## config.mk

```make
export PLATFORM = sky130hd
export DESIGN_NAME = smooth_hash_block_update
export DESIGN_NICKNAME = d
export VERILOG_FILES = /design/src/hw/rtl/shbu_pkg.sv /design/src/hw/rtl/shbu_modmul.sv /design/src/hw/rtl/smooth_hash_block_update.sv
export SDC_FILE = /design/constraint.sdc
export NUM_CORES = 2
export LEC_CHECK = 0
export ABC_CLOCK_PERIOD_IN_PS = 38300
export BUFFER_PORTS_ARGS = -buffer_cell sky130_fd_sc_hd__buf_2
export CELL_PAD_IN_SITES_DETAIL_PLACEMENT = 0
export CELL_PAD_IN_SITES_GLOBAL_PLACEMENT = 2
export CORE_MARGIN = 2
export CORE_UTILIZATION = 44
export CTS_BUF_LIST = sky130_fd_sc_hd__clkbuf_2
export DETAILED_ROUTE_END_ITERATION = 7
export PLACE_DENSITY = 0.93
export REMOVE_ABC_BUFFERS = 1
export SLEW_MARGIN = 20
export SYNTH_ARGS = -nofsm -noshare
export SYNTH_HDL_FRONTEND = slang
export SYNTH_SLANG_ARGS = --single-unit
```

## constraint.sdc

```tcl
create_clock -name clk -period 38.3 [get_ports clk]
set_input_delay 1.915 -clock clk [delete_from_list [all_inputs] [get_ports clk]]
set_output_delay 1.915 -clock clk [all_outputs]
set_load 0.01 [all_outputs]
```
◆ ◆ ◆ ◆
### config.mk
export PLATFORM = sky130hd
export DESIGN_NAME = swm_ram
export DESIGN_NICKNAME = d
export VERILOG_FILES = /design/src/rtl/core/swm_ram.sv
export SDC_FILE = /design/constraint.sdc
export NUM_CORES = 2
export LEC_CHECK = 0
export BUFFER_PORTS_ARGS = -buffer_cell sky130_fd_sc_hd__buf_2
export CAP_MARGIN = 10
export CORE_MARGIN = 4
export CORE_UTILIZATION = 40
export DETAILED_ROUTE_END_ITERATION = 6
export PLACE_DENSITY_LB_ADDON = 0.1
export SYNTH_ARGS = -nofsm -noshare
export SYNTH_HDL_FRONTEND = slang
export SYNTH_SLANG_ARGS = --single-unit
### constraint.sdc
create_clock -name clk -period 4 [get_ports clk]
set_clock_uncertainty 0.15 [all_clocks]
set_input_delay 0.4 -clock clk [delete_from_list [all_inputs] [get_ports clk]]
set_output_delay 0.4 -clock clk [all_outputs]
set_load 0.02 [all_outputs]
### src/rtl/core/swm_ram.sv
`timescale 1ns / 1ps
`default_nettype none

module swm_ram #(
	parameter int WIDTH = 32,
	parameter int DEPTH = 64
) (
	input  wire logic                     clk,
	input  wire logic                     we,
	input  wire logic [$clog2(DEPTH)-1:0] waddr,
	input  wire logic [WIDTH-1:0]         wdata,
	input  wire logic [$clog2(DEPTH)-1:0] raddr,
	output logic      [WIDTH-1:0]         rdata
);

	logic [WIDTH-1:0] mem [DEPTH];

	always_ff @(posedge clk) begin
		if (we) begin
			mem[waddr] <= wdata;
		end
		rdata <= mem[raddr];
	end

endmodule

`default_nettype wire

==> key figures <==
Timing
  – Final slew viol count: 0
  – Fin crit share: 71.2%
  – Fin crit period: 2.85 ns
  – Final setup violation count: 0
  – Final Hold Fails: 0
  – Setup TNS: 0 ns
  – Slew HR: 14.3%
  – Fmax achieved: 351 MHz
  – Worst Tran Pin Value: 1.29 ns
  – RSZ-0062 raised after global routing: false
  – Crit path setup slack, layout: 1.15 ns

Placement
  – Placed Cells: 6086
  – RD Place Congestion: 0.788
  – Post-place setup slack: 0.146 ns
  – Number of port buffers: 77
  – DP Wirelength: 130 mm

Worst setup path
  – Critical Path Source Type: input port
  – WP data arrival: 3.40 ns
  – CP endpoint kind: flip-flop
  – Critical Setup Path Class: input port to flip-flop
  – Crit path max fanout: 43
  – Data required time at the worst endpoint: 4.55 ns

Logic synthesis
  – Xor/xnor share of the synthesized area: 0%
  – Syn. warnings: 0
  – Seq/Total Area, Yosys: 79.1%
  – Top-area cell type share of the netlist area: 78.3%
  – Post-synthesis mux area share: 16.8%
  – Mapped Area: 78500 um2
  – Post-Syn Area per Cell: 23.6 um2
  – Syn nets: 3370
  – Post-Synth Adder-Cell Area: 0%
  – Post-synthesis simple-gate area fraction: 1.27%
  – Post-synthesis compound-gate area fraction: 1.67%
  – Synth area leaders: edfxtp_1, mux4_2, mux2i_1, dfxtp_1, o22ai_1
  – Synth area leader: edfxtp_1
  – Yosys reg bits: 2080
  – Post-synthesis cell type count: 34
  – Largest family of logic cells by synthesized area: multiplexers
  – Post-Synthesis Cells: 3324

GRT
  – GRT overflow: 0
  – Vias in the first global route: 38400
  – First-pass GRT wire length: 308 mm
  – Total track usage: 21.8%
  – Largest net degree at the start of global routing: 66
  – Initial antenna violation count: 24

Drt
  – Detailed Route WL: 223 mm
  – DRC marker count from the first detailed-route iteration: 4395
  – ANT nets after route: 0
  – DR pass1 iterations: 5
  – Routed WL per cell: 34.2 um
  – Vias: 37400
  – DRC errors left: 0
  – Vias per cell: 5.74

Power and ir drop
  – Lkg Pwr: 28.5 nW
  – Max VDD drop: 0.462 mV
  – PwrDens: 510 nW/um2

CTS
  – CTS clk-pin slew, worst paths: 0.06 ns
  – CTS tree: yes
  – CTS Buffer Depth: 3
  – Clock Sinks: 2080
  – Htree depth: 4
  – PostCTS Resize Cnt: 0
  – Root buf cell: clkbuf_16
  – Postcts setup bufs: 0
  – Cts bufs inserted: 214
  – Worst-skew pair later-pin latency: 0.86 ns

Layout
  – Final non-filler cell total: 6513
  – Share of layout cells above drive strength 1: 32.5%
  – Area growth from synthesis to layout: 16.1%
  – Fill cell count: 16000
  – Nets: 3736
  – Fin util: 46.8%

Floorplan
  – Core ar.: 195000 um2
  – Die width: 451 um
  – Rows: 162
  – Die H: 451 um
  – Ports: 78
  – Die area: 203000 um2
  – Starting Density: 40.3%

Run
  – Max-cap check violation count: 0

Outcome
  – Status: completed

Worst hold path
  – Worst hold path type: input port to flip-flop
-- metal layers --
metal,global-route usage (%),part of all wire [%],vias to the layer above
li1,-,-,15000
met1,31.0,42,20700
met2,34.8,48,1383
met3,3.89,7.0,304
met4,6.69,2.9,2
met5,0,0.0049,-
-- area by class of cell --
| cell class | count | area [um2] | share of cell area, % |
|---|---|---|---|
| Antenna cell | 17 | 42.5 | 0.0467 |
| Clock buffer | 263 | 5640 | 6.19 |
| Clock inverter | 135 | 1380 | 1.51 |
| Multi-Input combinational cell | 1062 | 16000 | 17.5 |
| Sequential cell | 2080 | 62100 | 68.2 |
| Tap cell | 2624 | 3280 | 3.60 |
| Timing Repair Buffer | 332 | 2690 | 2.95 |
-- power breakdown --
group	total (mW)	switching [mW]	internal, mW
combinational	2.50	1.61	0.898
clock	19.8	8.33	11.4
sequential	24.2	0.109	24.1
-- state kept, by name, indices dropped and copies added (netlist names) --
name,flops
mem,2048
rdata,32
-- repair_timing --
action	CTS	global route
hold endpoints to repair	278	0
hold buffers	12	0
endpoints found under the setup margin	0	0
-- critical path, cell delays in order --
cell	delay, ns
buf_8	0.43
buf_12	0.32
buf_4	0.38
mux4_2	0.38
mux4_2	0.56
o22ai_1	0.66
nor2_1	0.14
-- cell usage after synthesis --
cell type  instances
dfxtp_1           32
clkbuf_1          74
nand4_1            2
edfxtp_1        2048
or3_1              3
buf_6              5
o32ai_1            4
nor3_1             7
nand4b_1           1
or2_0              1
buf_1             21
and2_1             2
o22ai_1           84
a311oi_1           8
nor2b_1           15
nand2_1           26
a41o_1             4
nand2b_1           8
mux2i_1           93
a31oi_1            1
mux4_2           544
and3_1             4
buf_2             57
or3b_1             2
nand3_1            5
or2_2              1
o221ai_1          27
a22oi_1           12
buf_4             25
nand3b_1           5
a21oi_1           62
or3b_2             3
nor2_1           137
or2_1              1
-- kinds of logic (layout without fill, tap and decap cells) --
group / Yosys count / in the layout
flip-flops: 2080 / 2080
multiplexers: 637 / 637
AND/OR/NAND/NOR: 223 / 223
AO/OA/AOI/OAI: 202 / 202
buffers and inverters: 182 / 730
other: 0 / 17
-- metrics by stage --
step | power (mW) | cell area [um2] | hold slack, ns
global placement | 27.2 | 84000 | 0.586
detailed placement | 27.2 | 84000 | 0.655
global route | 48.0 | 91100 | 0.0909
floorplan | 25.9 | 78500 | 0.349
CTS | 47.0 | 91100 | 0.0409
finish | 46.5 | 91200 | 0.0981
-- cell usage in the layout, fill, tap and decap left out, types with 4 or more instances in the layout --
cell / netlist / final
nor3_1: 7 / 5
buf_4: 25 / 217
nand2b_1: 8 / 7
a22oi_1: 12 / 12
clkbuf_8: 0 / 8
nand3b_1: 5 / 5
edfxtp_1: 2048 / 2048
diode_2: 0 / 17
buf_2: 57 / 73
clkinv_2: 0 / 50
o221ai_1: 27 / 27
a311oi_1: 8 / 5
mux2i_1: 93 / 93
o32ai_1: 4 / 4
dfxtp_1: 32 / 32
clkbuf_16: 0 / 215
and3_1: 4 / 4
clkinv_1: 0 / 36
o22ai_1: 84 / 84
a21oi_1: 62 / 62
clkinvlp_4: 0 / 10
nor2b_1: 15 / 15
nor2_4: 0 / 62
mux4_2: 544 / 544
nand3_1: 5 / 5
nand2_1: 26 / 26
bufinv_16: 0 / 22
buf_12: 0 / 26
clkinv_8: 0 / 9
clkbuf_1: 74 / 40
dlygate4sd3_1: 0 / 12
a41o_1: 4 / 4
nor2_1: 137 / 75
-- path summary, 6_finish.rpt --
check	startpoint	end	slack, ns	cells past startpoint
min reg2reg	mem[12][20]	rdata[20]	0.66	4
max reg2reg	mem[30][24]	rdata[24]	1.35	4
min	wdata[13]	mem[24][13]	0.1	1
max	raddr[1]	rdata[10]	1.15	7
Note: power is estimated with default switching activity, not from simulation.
◆ ◆ ◆ ◆
> _Problem requirements_: Look for the string "left" in the data above and return every line that has it.

> _Solution to this problem_:
  – DRC errors left: 0
-- cell usage in the layout, fill, tap and decap left out, types with 4 or more instances in the layout --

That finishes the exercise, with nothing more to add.